» **To do**
Starting at the top of the entries below, set down every line exactly, please, until you reach the line with "input [N-1:0] value;", which is included too.

» **Records for the exercise**
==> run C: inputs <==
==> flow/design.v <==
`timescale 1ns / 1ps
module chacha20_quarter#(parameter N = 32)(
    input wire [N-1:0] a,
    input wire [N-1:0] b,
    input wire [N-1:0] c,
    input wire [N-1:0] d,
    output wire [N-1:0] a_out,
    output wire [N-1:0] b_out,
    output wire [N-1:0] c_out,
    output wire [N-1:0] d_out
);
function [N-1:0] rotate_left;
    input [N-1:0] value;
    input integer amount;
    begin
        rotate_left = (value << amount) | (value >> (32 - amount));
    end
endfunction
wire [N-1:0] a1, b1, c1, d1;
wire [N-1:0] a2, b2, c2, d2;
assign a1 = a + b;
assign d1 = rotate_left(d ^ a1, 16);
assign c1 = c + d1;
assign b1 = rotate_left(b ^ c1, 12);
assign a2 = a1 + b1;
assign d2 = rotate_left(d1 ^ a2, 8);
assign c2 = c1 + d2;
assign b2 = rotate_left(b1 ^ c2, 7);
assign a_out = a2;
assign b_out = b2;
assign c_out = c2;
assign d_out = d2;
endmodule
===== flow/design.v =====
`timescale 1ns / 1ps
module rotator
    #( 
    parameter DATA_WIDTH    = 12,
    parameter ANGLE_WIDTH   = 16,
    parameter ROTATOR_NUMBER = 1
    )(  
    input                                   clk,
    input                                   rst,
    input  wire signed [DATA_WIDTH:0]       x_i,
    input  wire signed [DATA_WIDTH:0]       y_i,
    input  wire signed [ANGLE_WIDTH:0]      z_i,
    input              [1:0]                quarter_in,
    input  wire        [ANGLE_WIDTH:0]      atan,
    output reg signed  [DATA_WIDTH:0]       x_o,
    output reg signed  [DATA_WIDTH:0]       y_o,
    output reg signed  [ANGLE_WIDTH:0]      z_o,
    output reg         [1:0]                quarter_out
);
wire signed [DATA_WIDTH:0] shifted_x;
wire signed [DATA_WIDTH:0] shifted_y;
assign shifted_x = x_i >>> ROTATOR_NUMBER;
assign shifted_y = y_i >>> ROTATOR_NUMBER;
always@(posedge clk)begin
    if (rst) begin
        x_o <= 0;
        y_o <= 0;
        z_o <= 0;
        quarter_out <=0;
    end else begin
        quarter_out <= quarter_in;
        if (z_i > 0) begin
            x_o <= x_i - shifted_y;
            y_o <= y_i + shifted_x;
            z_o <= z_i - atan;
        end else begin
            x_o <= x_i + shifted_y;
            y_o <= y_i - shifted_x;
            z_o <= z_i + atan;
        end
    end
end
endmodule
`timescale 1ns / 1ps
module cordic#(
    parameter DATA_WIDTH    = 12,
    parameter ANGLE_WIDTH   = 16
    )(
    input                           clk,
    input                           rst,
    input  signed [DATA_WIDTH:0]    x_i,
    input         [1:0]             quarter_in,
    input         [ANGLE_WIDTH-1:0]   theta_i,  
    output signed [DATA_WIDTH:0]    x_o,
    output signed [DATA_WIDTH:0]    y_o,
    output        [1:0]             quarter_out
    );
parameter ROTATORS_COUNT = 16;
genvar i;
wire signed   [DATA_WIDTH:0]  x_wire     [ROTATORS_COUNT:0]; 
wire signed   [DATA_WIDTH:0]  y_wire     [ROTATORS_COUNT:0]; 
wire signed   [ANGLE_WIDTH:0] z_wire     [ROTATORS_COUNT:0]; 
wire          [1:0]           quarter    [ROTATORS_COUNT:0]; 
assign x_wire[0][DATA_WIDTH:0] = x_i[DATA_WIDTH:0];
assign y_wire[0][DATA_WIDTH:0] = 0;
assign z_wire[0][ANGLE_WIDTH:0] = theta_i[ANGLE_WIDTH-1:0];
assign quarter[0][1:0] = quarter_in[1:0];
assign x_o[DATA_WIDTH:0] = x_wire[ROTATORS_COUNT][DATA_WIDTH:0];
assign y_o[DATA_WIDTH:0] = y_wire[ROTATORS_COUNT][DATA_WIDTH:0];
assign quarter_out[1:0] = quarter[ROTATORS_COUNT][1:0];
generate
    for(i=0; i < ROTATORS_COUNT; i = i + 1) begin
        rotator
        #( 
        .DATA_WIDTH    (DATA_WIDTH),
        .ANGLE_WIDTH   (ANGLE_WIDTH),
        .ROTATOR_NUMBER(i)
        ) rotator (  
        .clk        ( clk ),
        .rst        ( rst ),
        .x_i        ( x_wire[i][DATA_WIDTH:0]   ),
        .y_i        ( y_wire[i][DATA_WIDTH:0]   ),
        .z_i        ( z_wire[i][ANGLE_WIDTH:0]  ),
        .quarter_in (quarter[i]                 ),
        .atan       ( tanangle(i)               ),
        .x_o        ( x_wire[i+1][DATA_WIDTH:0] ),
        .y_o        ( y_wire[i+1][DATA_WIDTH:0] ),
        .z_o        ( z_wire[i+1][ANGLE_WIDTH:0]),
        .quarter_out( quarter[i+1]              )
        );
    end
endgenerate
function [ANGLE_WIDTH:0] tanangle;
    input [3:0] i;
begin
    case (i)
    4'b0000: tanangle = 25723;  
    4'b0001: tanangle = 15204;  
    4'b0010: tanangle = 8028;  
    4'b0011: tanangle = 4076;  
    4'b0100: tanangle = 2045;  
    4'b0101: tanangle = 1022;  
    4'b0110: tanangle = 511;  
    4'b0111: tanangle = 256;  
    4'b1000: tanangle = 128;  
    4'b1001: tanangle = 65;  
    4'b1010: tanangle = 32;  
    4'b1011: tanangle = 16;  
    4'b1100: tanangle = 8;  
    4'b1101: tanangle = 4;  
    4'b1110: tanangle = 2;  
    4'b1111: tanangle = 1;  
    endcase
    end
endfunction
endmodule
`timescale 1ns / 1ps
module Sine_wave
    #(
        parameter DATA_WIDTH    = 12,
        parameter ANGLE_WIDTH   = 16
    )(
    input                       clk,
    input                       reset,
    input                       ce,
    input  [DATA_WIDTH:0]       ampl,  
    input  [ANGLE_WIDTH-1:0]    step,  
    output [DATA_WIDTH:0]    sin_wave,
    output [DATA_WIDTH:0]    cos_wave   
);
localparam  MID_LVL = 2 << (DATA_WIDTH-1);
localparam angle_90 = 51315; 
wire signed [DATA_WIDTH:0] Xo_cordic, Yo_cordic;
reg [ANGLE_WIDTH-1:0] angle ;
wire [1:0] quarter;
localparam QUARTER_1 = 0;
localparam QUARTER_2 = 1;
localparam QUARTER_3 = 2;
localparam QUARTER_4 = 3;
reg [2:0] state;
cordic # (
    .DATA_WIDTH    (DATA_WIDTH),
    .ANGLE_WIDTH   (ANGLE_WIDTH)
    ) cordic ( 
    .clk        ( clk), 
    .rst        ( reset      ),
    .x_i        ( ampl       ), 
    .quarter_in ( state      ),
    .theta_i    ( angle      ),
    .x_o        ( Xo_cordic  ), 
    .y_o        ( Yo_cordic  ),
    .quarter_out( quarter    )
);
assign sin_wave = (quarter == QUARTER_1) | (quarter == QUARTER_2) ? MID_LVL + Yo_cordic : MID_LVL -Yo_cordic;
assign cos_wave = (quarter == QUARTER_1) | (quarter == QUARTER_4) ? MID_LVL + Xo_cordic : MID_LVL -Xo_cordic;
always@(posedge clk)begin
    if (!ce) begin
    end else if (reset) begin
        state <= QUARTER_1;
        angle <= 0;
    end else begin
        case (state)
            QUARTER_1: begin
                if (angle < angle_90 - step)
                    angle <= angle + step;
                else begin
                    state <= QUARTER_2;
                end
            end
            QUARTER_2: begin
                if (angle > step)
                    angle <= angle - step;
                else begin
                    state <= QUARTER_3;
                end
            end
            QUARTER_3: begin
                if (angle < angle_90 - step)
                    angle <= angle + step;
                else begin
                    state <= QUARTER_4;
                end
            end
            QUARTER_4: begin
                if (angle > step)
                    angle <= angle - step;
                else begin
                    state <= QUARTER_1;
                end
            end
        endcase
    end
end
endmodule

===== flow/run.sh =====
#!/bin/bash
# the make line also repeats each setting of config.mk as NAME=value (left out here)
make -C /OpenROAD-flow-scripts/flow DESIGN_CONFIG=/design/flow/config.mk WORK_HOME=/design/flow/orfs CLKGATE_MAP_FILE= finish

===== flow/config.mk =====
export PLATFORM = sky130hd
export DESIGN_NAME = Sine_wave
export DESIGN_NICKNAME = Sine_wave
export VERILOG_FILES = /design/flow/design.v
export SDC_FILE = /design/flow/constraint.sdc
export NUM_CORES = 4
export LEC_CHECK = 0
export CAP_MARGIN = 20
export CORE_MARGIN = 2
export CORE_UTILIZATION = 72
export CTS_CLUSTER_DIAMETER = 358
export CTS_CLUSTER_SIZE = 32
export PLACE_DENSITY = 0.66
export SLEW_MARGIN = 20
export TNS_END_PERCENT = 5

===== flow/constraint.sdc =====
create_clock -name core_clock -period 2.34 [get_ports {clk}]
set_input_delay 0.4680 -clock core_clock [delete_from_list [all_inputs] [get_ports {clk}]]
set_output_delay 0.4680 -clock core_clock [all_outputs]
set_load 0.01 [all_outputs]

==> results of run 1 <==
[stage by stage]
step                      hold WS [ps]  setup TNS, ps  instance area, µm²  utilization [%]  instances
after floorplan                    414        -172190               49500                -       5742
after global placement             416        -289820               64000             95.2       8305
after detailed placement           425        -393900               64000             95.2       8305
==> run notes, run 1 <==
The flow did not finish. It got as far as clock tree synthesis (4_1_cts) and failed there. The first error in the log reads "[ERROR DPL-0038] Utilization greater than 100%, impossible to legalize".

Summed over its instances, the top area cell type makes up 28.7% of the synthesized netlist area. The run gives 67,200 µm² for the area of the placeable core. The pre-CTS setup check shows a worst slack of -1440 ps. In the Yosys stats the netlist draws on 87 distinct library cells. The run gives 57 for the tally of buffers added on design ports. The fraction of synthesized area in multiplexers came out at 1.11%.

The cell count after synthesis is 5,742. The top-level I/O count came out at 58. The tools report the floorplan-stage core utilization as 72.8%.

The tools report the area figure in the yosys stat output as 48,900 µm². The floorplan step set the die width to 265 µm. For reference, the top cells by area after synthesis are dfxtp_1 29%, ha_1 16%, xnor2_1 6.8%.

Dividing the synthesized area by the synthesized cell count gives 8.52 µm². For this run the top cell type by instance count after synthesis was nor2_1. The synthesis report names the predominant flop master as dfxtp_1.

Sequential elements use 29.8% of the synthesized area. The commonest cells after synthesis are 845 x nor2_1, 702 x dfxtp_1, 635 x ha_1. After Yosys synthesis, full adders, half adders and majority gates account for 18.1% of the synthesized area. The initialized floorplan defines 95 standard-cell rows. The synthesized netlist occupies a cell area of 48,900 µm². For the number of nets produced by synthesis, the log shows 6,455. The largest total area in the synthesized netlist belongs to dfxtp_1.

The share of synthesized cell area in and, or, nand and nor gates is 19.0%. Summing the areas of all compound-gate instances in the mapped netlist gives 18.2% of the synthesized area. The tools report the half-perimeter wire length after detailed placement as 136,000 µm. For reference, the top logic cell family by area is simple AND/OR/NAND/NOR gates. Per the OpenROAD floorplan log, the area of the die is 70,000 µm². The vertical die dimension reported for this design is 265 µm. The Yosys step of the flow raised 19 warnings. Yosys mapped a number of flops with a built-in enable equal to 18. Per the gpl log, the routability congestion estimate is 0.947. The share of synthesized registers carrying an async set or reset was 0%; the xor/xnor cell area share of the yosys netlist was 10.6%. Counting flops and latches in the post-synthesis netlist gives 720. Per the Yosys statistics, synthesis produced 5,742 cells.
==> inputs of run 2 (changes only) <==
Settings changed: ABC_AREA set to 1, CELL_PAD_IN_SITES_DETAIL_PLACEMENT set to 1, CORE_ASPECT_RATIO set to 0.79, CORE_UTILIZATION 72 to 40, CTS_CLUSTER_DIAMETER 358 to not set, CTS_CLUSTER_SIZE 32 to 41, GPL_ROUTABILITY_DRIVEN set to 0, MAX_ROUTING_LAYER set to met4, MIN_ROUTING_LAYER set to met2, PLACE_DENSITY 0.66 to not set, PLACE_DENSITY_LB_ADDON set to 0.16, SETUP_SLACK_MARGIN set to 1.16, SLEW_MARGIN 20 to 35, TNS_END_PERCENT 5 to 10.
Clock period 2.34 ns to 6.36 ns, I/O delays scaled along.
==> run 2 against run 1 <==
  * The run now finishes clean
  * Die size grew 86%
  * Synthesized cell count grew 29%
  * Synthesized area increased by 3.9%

» **Output for this task**
==> run C: inputs <==
==> flow/design.v <==
`timescale 1ns / 1ps
module chacha20_quarter#(parameter N = 32)(
    input wire [N-1:0] a,
    input wire [N-1:0] b,
    input wire [N-1:0] c,
    input wire [N-1:0] d,
    output wire [N-1:0] a_out,
    output wire [N-1:0] b_out,
    output wire [N-1:0] c_out,
    output wire [N-1:0] d_out
);
function [N-1:0] rotate_left;
    input [N-1:0] value;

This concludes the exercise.